Se ha hablado mucho de la "distancia social", cuando en realidad deberíamos referirnos a la "distancia física" con el fin de evitar el contagio del covid-19. La primera es dañina e innecesaria, la segunda, beneficiosa y obligada en esta tesitura. Esta no es una cuestión puramente semántica, pues está relacionada con los valores que el neoliberalismo, a mayor gloria del lucro, pretende inocularnos: individualismo, competitividad y ruptura de los vínculos comunitarios.

La mayoría de nosotros procedemos, en primera o segunda generación, de una cultura cooperativa, en que las principales actividades se realizaban en auzolan, en vereda (Navarra) o en concello (Galiza y Asturias). La siega, la vendimia, la recogida de cosechas, la maja, la matanza del cerdo o txerriboda, el pastoreo, el arreglo de caminos, fuentes, puentes, etc. precisaban de ayuda mutua. Mostraban y creaban lazos de comunidad y tejían hilos de vida comunitaria. Estas actividades han sido atacadas, incluso con normativas legales, con el doble objetivo de que no se realicen fuera del mercado global y de que fomenten nudos de solidaridad y resistencia. Por una vez, y sin que sirva de precedente, habría que acudir metafóricamente a lemas propagandísticos de algunas multinacionales: "Cada uno en la República de su casa y Amazon en la de todos".

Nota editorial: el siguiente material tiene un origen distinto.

Source: an optimization exercise on an open RTL-to-GDS flow (aim: small area and a short achievable clock period). Production flows keep margins and buffers that such runs may drop.
For this run, only the layout was checked, not whether the RTL still works.
Power figures rest on the tool's default switching activity, not on a simulated workload.

--- flow/config.mk ---
export PLATFORM = sky130hd
export DESIGN_NAME = alu_top
export DESIGN_NICKNAME = alu_top
export VERILOG_FILES = /design/flow/design.v
export SDC_FILE = /design/flow/constraint.sdc
export NUM_CORES = 4
export LEC_CHECK = 0
export CAP_MARGIN = 20
export CORE_MARGIN = 2
export CORE_UTILIZATION = 40
export SLEW_MARGIN = 20
--- flow/constraint.sdc ---
create_clock -name core_clock -period 16.0 [get_ports {clk}]
set_input_delay 3.2000 -clock core_clock [delete_from_list [all_inputs] [get_ports {clk}]]
set_output_delay 3.2000 -clock core_clock [all_outputs]
set_load 0.01 [all_outputs]
--- flow/design.v ---
`timescale 1ns / 1ps
module alu_top (
	input clk,
	input [31:0] a, b,
	input cin, binv, sel1, sel0,
	output reg [31:0] result,
	output reg co, zero, ovr);
	reg [31:0] a_q, b_q;
	reg cin_q, binv_q, sel1_q, sel0_q;
	wire [31:0] result_d;
	wire co_d, zero_d, ovr_d;
	always @(posedge clk) begin
		a_q <= a;
		b_q <= b;
		cin_q <= cin;
		binv_q <= binv;
		sel1_q <= sel1;
		sel0_q <= sel0;
		result <= result_d;
		co <= co_d;
		zero <= zero_d;
		ovr <= ovr_d;
	end
	DRAP_ALU u_alu (.result(result_d), .co(co_d), .zero(zero_d), .ovr(ovr_d),
		.a(a_q), .b(b_q), .cin(cin_q), .binv(binv_q), .sel1(sel1_q), .sel0(sel0_q));
endmodule

`timescale 1ns / 1ps
module mux2_1 (
output bmux,
input binv, b);
wire w1, w2, binv_n, bn;
not M1 (bn, b);
not M2 (binv_n, binv);
and M3 (w1, b, binv_n);
and M4 (w2, bn, binv);
or M5 (bmux, w1, w2);
endmodule
`timescale 1ns / 1ps
module mux4_1 (
output result,
input and0, or0, sum, less, sel1, sel0);
wire sel1n, sel0n, mux0, mux1, mux2, mux3;
not M1 (sel1n, sel1);
not M2 (sel0n, sel0);
and M3 (mux0, and0, sel1n, sel0n);
and M4 (mux1, or0, sel1n, sel0);
and M5 (mux2, sum, sel1, sel0n);
and M6 (mux3, less, sel1, sel0);
or M7 (result, mux0, mux1, mux2, mux3);
endmodule
`timescale 1ns / 1ps
module full_adder (
output sum, co,
input a, bmux, cin);
assign {co, sum} = {1'b0, a} + {1'b0, bmux} + {1'b0, cin};
endmodule
`timescale 1ns / 1ps
module alu_1bit (
output result, co,
input a, b, cin, binv, less, sel1, sel0);
wire bmux, sum, and0, or0;
mux2_1 M1 (bmux, binv, b);
and M2 (and0, a, bmux);
or M3 (or0, a, bmux);
full_adder M4 (sum, co, a, bmux, cin);
mux4_1 M5 (result, and0, or0, sum, less, sel1, sel0);
endmodule
`timescale 1ns / 1ps
module alu_last_bit (
output result, co, set,
input a, b, cin, binv, less, sel1, sel0);
wire bmux, sum, and0, or0;
mux2_1 M1 (bmux, binv, b);
and M2 (and0, a, bmux);
or M3 (or0, a, bmux);
full_adder M4 (sum, co, a, bmux, cin);
mux4_1 M5 (result, and0, or0, sum, less, sel1, sel0);
assign set = sum;
endmodule
`timescale 1ns / 1ps
module alu_4bit (
output [3:0] result,
output co,
input [3:0] a, b,
input cin, binv,  
input [3:0] less,
input sel1, sel0);
wire cin1, cin2, cin3;
alu_1bit M1 ( result[0], cin1, a[0], b[0], cin, binv, less[0], sel1, sel0);
alu_1bit M2 ( result[1], cin2, a[1], b[1], cin1, binv, less[1], sel1, sel0);
alu_1bit M3 ( result[2], cin3, a[2], b[2], cin2, binv, less[2], sel1, sel0);
alu_1bit M4 ( result[3], co, a[3], b[3], cin3, binv, less[3], sel1, sel0);
endmodule
`timescale 1ns / 1ps
module alu_4bit_upper (
output [3:0] result,
output co, set, ovr,
input [3:0] a, b,
input [3:0] less,
input cin, binv, sel1, sel0 );
wire cin1, cin2, cin3,cin4;
alu_1bit M1 ( result[0], cin1, a[0], b[0], cin, binv, less[0], sel1, sel0);
alu_1bit M2 ( result[1], cin2, a[1], b[1], cin1, binv, less[1], sel1, sel0);
alu_1bit M3 ( result[2], cin3, a[2], b[2], cin2, binv, less[2], sel1, sel0);
alu_last_bit M4 ( result[3], cin4, set, a[3], b[3], cin3, binv, less[3], sel1, sel0);
xor M5 (ovr, cin3, cin4);
assign co = cin4;
endmodule
`timescale 1ns / 1ps
module alu_8bit (
output [7:0] result,
output co,
input [7:0] a, b,
input cin, binv,
input [7:0]less,
input sel1, sel0
);
wire cin1;
alu_4bit M1 ( result[3:0], cin1, a[3:0], b[3:0], cin, binv, less[3:0], sel1, sel0);
alu_4bit M2 ( result[7:4], co, a[7:4], b[7:4], cin1, binv, less[7:4], sel1, sel0);
endmodule
`timescale 1ns / 1ps
module alu_16bit (
output [15:0] result, output co, input [15:0] a, b,
input cin, binv,
input [15:0] less,
input sel1, sel0);
wire cin1;
alu_8bit M1 ( result[7:0], cin1, a[7:0], b[7:0], cin, binv, less[7:0], sel1, sel0);
alu_8bit M2 ( result[15:8], co, a[15:8], b[15:8], cin1, binv, less[15:8], sel1, sel0);
endmodule
`timescale 1ns / 1ps
module alu_24bit (
output [23:0] result,
output co,
input [23:0] a, b,
input cin, binv,
input [23:0] less,
input sel1, sel0);
wire cin1;
alu_16bit M1 ( result[15:0], cin1, a[15:0], b[15:0], cin, binv, less[15:0], sel1, sel0);
alu_8bit M2 ( result[23:16], co, a[23:16], b[23:16], cin1, binv, less[23:16], sel1, sel0);
endmodule
`timescale 1ns / 1ps
module alu_32bit (
	output [31:0] result,
	output co, set, ovr,
	input [31:0] a, b,
	input cin, binv,
	input [31:0] less,
	input sel1, sel0);
	wire cin1, cin2;
	alu_24bit M1 ( result[23:0], cin1, a[23:0], b[23:0], cin, binv, less[23:0], sel1, sel0);
	alu_4bit M2 ( result[27:24], cin2, a[27:24], b[27:24], cin1, binv, less[27:24], sel1, sel0);
	alu_4bit_upper M3 ( result[31:28], co, set, ovr, a[31:28], b[31:28], less[31:28], cin2, binv, sel1, sel0);
endmodule
`timescale 1ns / 1ps
module DRAP_ALU (
output [31:0] result,
output co, zero, ovr,
input [31:0] a, b,
input cin, binv,
input sel1, sel0);
wire [31:0]less;
wire set;
assign less[31:1] = 31'b0;
alu_32bit M1 (result[31:0], co, set, ovr, a[31:0] , b[31:0] , cin, binv, less[31:0], sel1, sel0);
assign less[0] = set;
nor M2 (zero,result[31],result[30],result[29],result[28],result[27],result[26],result[25],
result[24],result[23],result[22],result[21],result[20],result[19],
result[18],result[17],result[16],result[15],result[14],result[13],result[12],
result[11],result[10],result[9],result[8],result[7],result[6],result[5],result[4],
result[3],result[2],result[1],result[0]);
endmodule
--- flow/run.sh ---
#!/bin/bash
# synth_recipe.tcl (not shown) runs the flow's synth.tcl, then flattens the netlist and writes it again
# the make line also repeats each setting of config.mk as NAME=value (left out here)
make -C /OpenROAD-flow-scripts/flow DESIGN_CONFIG=/design/flow/config.mk WORK_HOME=/design/flow/orfs CLKGATE_MAP_FILE= SYNTH_SCRIPT=/design/flow/synth_recipe.tcl finish
==> results.py <==
metrics = {
    "clock_network": {
        "htreeDepth": 3,
        "cts_hold_buffers": 0,
        "cts_tree": "built",
        "clock_sinks": 103,
        "cts.path.max_buffers": 2,
        "numCtsBuffers": 9,
        "postCtsSetupRepairBufs": 0,
        "cts-root-buf": "clkbuf_8",
        "clk_pin_slew_worst_paths_ns": 0.09,
        "insertion_delay_ns": 0.36,
    },
    "power_and_ir_drop": {
        "leakagePower_nw": 2.01,
        "power.share.clock_pct": 28.1,
        "combPwrFrac_pct": 21.9,
        "switchingPower_mw": 0.153,
        "p_seq_share_pct": 50.0,
        "p_int_mw": 0.425,
        "vdd_ir_drop_max_v": 0.0000591,
        "power.density_mw_per_mm2": 111,
        "switching_share_pct": 26.4,
    },
    "placement": {
        "gp_congestion": 0.749,
        "port_buffers": 103,
        "post-place-ws_ns": -0.310,
        "dp_hpwl_um": 5500,
    },
    "worst_setup_path": {
        "cp_slowest_cell": "or4_1",
        "rr_startpoint": "binv_q",
        "rr_worst_depth": 41,
        "cp.required_ns": 16.28,
        "reg2reg_slack_ns": 0.64,
        "worst_setup_path_start_kind": "flip-flop",
        "criticalPathCategory": "flip-flop to flip-flop",
        "worstPathMaxFanout": 2,
        "cp-end-kind": "flip-flop",
        "cp_common_cell": "fa_2",
        "crit_arrival_ns": 15.64,
        "slowest_delay_ns": 0.51,
        "r2r-end": "zero",
    },
    "routing": {
        "routed_wl_um": 7530,
        "detail-route-antenna-nets": 0,
        "post-route-drc-count": 0,
        "dr.pass1.iters": 4,
        "vias_per_cell": 4.70,
        "vias": 2347,
        "first_iter_violations": 38,
        "wl_per_cell_um": 15.1,
    },
    "floorplanning": {
        "dieArea_mm2": 0.0103,
        "rows": 35,
        "dieWidth_um": 101,
        "pin_count": 104,
        "initial_core_util_pct": 41.2,
        "die_h_um": 101,
        "core_mm2": 0.00920,
    },
    "job": {
        "drv_cap": 0,
    },
    "timing": {
        "fin_ws_ns": 0.639,
        "skew_ns": 0.00785,
        "hold_viol_final": 0,
        "setup_viol": 0,
        "slew_viol_final": 0,
        "rsz0062_at_grt": "false",
        "slew_headroom_pct": 49.1,
        "period_minus_slack_ns": 15.36,
        "worst_pin_slew_ns": 0.760,
        "maxClockFrequency_mhz": 65.1,
        "fin_crit_sh_pct": 96.0,
    },
    "layout": {
        "nNetsFinal": 484,
        "finish.utilization_pct": 56.3,
        "n_fill_cell": 793,
        "antenna_cells": 0,
        "drive_gt1_share_pct": 12.1,
        "layout-area-overhead-vs-synth_pct": 36.9,
    },
    "yosys": {
        "synth_edf_count": 0,
        "async_flop_share_pct": 0,
        "syn_area_mm2": 0.00378,
        "syn_avg_cell_area_um2": 13.7,
        "seq_area_frac_synth_pct": 54.5,
        "synth-main-ff-cell": "dfxtp_1",
        "yosysWarnings": 1,
        "ys_seq_elements": 103,
        "synthCells": 276,
        "syn-num-nets": 377,
        "synth.distinct_cells": 24,
    },
    "global_route": {
        "grt_overflow": 0,
        "grt_first_pass_wirelength_um": 12000,
        "grt_max_degree": 32,
        "first_global_vias": 2489,
        "antenna_found_initial": 0,
        "grtUsageTotal_pct": 15.6,
    },
    "min_path": {
        "hold_path.class": "flip-flop to flip-flop",
        "worstHoldEndpoint": "result[8]",
        "hold_depth": 2,
        "min-delay-start": "a_q[8]",
    },
    "run_status": {
        "status": "complete, no violations",
    },
}
[synthesized netlist by cell type, drive strengths merged, types with 2 or more instances]
master,number,area [µm²]
a22o,22,193
a32oi,8,70.1
buf,8,62.6
clkbuf,6,22.5
dfxtp,103,2060
fa,32,641
inv,5,18.8
maj3,22,224
nand2,12,45.0
nor2b,2,12.5
nor4,7,50.1
o21ai,10,50.1
or4,2,15.0
xor2,33,289
This design comes from an exercise in tuning for small area, a short achievable clock period and few clock cycles per item on the open sky130 flow, not from production work.
In this exercise RTL edits were held to simulation tests only and were not proved equivalent to the original.
Power is estimated from default activity; no workload was simulated.

## oak
// sabcm_32x32
module sabcm_32x32 (
    input clk,
    input rst_n,
    input start,
    input signed [31:0] operand_a,
    input signed [31:0] operand_b,
    output reg done,
    output wire signed [63:0] product_out,
    output wire [4:0] op_a_leading_bits,
    output wire [4:0] op_b_leading_bits
);
==> flow/config.mk <==
export PLATFORM = sky130hd
export DESIGN_NAME = sabcm_32x32
export DESIGN_NICKNAME = sabcm_32x32
export VERILOG_FILES = /design/flow/design.v
export SDC_FILE = /design/flow/constraint.sdc
export NUM_CORES = 4
export LEC_CHECK = 0
export ABC_AREA = 1
export CAP_MARGIN = 20
export CORE_MARGIN = 2
export CORE_UTILIZATION = 50
export CTS_BUF_LIST = sky130_fd_sc_hd__clkbuf_4 sky130_fd_sc_hd__clkbuf_8
export SETUP_SLACK_MARGIN = 4.2
export SLEW_MARGIN = 20
export SYNTH_HIERARCHICAL = 1
export SYNTH_MINIMUM_KEEP_SIZE = 0
==> flow/constraint.sdc <==
create_clock -name core_clock -period 10.0 [get_ports {clk}]
set_input_delay 2.0000 -clock core_clock [delete_from_list [all_inputs] [get_ports {clk}]]
set_output_delay 2.0000 -clock core_clock [all_outputs]
set_load 0.01 [all_outputs]
standard.sh (not shown) runs the stock make flow with config.mk's settings and CLKGATE_MAP_FILE= SYNTH_SCRIPT=/design/flow/synth_recipe.tcl, a recipe that flattens the netlist after the stock synthesis.
==> flow/flow/run.sh <==
#!/bin/bash
set -euo pipefail
export BUFFER_PORTS_ARGS="-buffer_cell sky130_fd_sc_hd__buf_2"
bash standard.sh > standard.log 2>&1
Testbench counts of oak, summed over its fixed seeds: cycles 2,408, items 2,400.
Here is what was changed in the inputs of pine compared with oak.
# oak
export LEC_CHECK = 0
export ABC_AREA = 1
export CAP_MARGIN = 20
export CORE_MARGIN = 2
export CORE_UTILIZATION = 50
export CTS_BUF_LIST = sky130_fd_sc_hd__clkbuf_4 sky130_fd_sc_hd__clkbuf_8
export SETUP_SLACK_MARGIN = 4.2
export SLEW_MARGIN = 20
export SYNTH_HIERARCHICAL = 1
export SYNTH_MINIMUM_KEEP_SIZE = 0
create_clock -name core_clock -period 10.0 [get_ports {clk}]
# pine
export LEC_CHECK = 0
export ABC_AREA = 1
export CAP_MARGIN = 20
export CORE_MARGIN = 2
export CORE_UTILIZATION = 55
export SETUP_SLACK_MARGIN = 4.3
export SLEW_MARGIN = 20
export SYNTH_HIERARCHICAL = 1
export SYNTH_MINIMUM_KEEP_SIZE = 0
create_clock -name core_clock -period 10.0 [get_ports {clk}]
### Flow results
- Die area was lower in the run labelled pine.
- pine does better than oak on fmax.
- Compare oak and pine | clock network fraction of design power lower: oak
- The worst hold margin number comes out higher for pine vs oak.
- pine against oak: sequential share of layout area lower; via count of the first global-routing pass higher.
- Looking at post-route minimum period across both flows, pine is the stronger of the two, with oak trailing.
- pine ended with more final design area excluding fillers than oak.
- From oak to pine the numbers moved as follows: share of power burned in combinational logic saw a decrease; combinational gate power saw little to no change.
Inputs modified between pine and birch:
# pine
export LEC_CHECK = 0
export ABC_AREA = 1
export CAP_MARGIN = 20
export CORE_MARGIN = 2
export CORE_UTILIZATION = 55
export SETUP_SLACK_MARGIN = 4.3
export SLEW_MARGIN = 20
export SYNTH_HIERARCHICAL = 1
export SYNTH_MINIMUM_KEEP_SIZE = 0
create_clock -name core_clock -period 10.0 [get_ports {clk}]
# birch
export LEC_CHECK = 0
export ABC_AREA = 1
export CAP_MARGIN = 20
export CORE_MARGIN = 2
export CORE_UTILIZATION = 40
export CTS_BUF_LIST = sky130_fd_sc_hd__clkbuf_4 sky130_fd_sc_hd__clkbuf_8
export PLACE_DENSITY = 0.7
export SETUP_SLACK_MARGIN = 4.45
export SLEW_MARGIN = 20
export SYNTH_HIERARCHICAL = 1
export SYNTH_MINIMUM_KEEP_SIZE = 0
create_clock -name core_clock -period 10.0 [get_ports {clk}]
==> comparison <==
On switching share of power, the lower figure sits with pine, not birch. Row minimum clock period: birch lower / pine higher. Taking pine as the reference, in birch detailed-routed wire length on met2 saw a decrease, cell area higher, total routed wirelength has decreased, proportion of power drawn by the clock network down 1.5 points, non-clock buffer count in the final layout now smaller. Looking at fmax, birch sits above pine.
Source: an optimization exercise on an open RTL-to-GDS flow (aim: small area). Production flows keep margins and buffers that such runs may drop.
RTL that was checked went through simulation tests only; none was proved equivalent to the original.
Power and IR drop assume default switching activity.

==> raven: inputs <==
==> flow/design.v <==
`timescale 1ns / 1ps
module uart_stopwatch (
    input        clk,
    input        rst,
    input        btn_R,
    input        btn_L,
    input        btn_U,
    input        rx,
    output       tx,
    output [3:0] fnd_com,
    output [7:0] fnd_data
);
    reg [2:0] bcnt;
    wire      btick = (bcnt == 3'd0);
    always @(posedge clk, posedge rst) begin
        if (rst) bcnt <= 3'd6;
        else if (bcnt == 3'd5) bcnt <= 3'd0;
        else if (bcnt == 3'd6) bcnt <= 3'd1;
        else bcnt <= bcnt + 3'd1;
    end
    localparam [7:0] R_IDLE = 8'hFF, R_DONE = 8'h99, R_FIRST = 8'h08;
    reg  [7:0] rc;
    reg  [7:0] rxd;   
    wire       r_wait   = (rc == R_IDLE) | (rc == R_DONE);
    wire       rx_done  = (rc == R_DONE);
    wire       r_start  = (rc[7:5] == 3'd0);   
    wire       r_sample = btick & (rc[3:0] == 4'hF) & (rc[7:4] != 4'h0) & ~r_wait;
    always @(posedge clk, posedge rst) begin
        if (rst) rc <= R_IDLE;
        else if (r_wait) rc <= rx ? R_IDLE : R_FIRST;
        else if (btick) rc <= rc + 8'd1;
    end
    always @(posedge clk) begin
        if (r_sample) rxd <= {rx, r_start ? 7'd0 : rxd[7:1]};
    end
    reg  [7:0] tc;
    reg        busy;
    reg        tx_reg;
    reg  [7:0] dbuf;
    wire       t_idle = (tc[7:4] == 4'h1);
    wire       t_start_bit = ~tc[7] & (tc[6:4] == 3'd7);
    wire       txE;
    wire       t_go = t_idle & ~txE;
    always @(posedge clk, posedge rst) begin
        if (rst) begin
            tc     <= 8'h10;
            busy   <= 1'b0;
            tx_reg <= 1'b1;
        end else begin
            if (t_idle) tc <= txE ? 8'h10 : 8'h70;
            else if (btick) tc <= tc + 8'd1;
            busy   <= ~t_idle;
            tx_reg <= tc[7] ? dbuf[tc[6:4]] : ~t_start_bit;
        end
    end
    assign tx = tx_reg;
    reg  [3:0] H, B, T, Y, C;
    reg        cpend, wfix;
    reg  [127:0] ring;   
    wire rxE = (T == B);
    wire rxF = (T == {~B[3], B[2:0]});
    assign txE = (B == H);
    wire txF = (B == {~H[3], H[2:0]});
    wire incT = rx_done & ~rxF;
    wire incB = ~rxE & ~txF;
    wire incH = ~busy & ~txE;
    wire cap = cpend & (Y == C);          
    wire ins = (Y == T) & (~(rxF & txF) | cap);
    wire cpend_next = t_go | (cpend & ~cap);
    always @(posedge clk, posedge rst) begin
        if (rst) begin
            H <= 4'd0;
            B <= 4'd0;
            T <= 4'd0;
            Y <= 4'd0;
            cpend <= 1'b0;
            wfix  <= 1'b0;
        end else begin
            if (incH) H <= H + 4'd1;
            if (incB) B <= B + 4'd1;
            if (incT) T <= T + 4'd1;
            Y <= Y + 4'd1;
            cpend <= cpend_next;
            wfix  <= cpend_next & (wfix | incT);
        end
    end
    always @(posedge clk) begin
        ring <= {ring[119:0], (ins | (cap & wfix)) ? rxd : ring[127:120]};
        if (t_go) C <= H;
        if (cap) dbuf <= ring[127:120];
    end
    reg [1:0] cmd;
    always @(posedge clk, posedge rst) begin
        if (rst) cmd <= 2'd0;
        else if (rxE | r_start) cmd <= 2'd0;
        else if (rxd == 8'h72) cmd <= 2'd1;
        else if (rxd == 8'h6D) cmd <= 2'd2;
        else if (rxd == 8'h63) cmd <= 2'd3;
        else cmd <= 2'd0;
    end
    reg [2:0] dR, dL, dU;
    always @(posedge clk, posedge rst) begin
        if (rst) begin
            dR <= 3'd0;
            dL <= 3'd0;
            dU <= 3'd0;
        end else begin
            dR <= {btn_R & (dR[1] | dR[2]), btn_R & dR[0], btn_R & ~dR[2]};
            dL <= {btn_L & (dL[1] | dL[2]), btn_L & dL[0], btn_L & ~dL[2]};
            dU <= {btn_U & (dU[1] | dU[2]), btn_U & dU[0], btn_U & ~dU[2]};
        end
    end
    wire i_run   = (dR == 3'b110) | (cmd == 2'd1);
    wire i_mode  = (dU == 3'b110) | (cmd == 2'd2);
    wire i_clear = (dL == 3'b110) | (cmd == 2'd3);
    reg clr, mode, pause;
    always @(posedge clk, posedge rst) begin
        if (rst) begin
            clr   <= 1'b0;
            mode  <= 1'b0;
            pause <= 1'b0;
        end else if (clr) begin
            clr <= 1'b0;
        end else begin
            clr   <= i_clear;
            mode  <= mode ^ i_mode;
            pause <= pause ^ i_run;
        end
    end
    reg  [4:0] pc;
    wire       ptick = (pc == 5'd31);
    always @(posedge clk, posedge rst) begin
        if (rst) pc <= 5'd0;
        else if (~pause) begin
            if (clr) pc <= 5'd0;
            else if (ptick) pc <= 5'd1;
            else pc <= pc + 5'd1;
        end
    end
    reg [4:0] j0, j1, j2, j3;
    wire up = ~mode;
    wire e0 = up ? (j0[4] & ~j0[3]) : (~j0[4] & ~j0[0]);
    wire e1 = up ? (j1[4] & ~j1[3]) : (~j1[4] & ~j1[0]);
    wire e2 = up ? (j2[4] & ~j2[3]) : (~j2[4] & ~j2[0]);
    wire [4:0] s0 = up ? {j0[3:0], ~j0[4]} : {~j0[0], j0[4:1]};
    wire [4:0] s1 = up ? {j1[3:0], ~j1[4]} : {~j1[0], j1[4:1]};
    wire [4:0] s2 = up ? {j2[3:0], ~j2[4]} : {~j2[0], j2[4:1]};
    wire [4:0] s3 = up ? {j3[3:0], ~j3[4]} : {~j3[0], j3[4:1]};
    always @(posedge clk, posedge rst) begin
        if (rst) begin
            j0 <= 5'd0;
            j1 <= 5'd0;
            j2 <= 5'd0;
            j3 <= 5'd0;
        end else if (clr) begin
            j0 <= 5'd0;
            j1 <= 5'd0;
            j2 <= 5'd0;
            j3 <= 5'd0;
        end else if (ptick) begin
            j0 <= s0;
            if (e0) j1 <= s1;
            if (e0 & e1) j2 <= s2;
            if (e0 & e1 & e2) j3 <= s3;
        end
    end
    reg [3:0] ph;
    reg [1:0] sel;
    always @(posedge clk, posedge rst) begin
        if (rst) begin
            ph  <= 4'd10;
            sel <= 2'd0;
        end else if (ph == 4'd9) begin
            ph  <= 4'd0;
            sel <= sel + 2'd1;
        end else if (ph == 4'd10) begin
            ph <= 4'd0;
        end else begin
            ph <= ph + 4'd1;
        end
    end
    reg [4:0] dig;
    always @(*) begin
        case (sel)
            2'd0: dig = j0;
            2'd1: dig = j1;
            2'd2: dig = j2;
            default: dig = j3;
        endcase
    end
    wire [4:0] q = dig;
    wire [6:0] seg;
    assign seg[0] = (q[0] & ~q[1]) | (q[3] & ~q[4]);
    assign seg[1] = q[1] & q[4];
    assign seg[2] = q[1] & ~q[2];
    assign seg[3] = seg[0] | (~q[1] & q[2]);
    assign seg[4] = (q[0] & ~q[1]) | (q[0] & q[2]) | (~q[1] & q[2]) | (~q[3] & q[4]);
    assign seg[5] = (~q[1] & q[2]) | (q[0] & ~q[3]);
    assign seg[6] = ~q[1] & (q[2] | ~q[4]);
    assign fnd_data = {1'b1, seg};
    assign fnd_com  = ~(4'b0001 << sel);
endmodule
Context: an optimization exercise on an open-source flow, tuned for a short achievable clock period and few clock cycles. The choices shown serve that exercise and are no tape-out recipe. Function was checked by simulation only, so behaviour that the tests miss may differ from the original. Power figures rest on the tool's default switching activity, not on a simulated workload.

<file path="flow/constraint.sdc">
create_clock -name core_clock -period 12.0 [get_ports {clk}]
set_input_delay 2.4000 -clock core_clock [delete_from_list [all_inputs] [get_ports {clk}]]
set_output_delay 2.4000 -clock core_clock [all_outputs]
set_load 0.01 [all_outputs]
</file>
<file path="flow/config.mk">
export PLATFORM = sky130hd
export DESIGN_NAME = riscv_single_cycle
export DESIGN_NICKNAME = riscv_single_cycle
export VERILOG_FILES = /design/flow/design.v
export SDC_FILE = /design/flow/constraint.sdc
export NUM_CORES = 4
export LEC_CHECK = 0
export ABC_CLOCK_PERIOD_IN_PS = 3000
export CAP_MARGIN = 20
export CORE_MARGIN = 2
export CORE_UTILIZATION = 40
export SLEW_MARGIN = 20
export TNS_END_PERCENT = 5
</file>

En conclusión, deberíamos mantener la proximidad social, los afectos. Abracémonos tecnológicamente a distancia y, cuando pase la pandemia, recuperemos los mejores valores de la comunidad. No aceptemos acríticamente las propuestas de alejamiento social. Nadie es totalmente autónomo. Sin ayuda no viviríamos. La necesitamos al nacer, a lo largo de nuestra vida y en la muerte. En el mercado no se compran los afectos y los cuidados son los que sostienen la vida y las sociedades. Ni guardiacivilizados ni domesticados, seamos civilizados y cuidémonos socialmente entre todos y todas.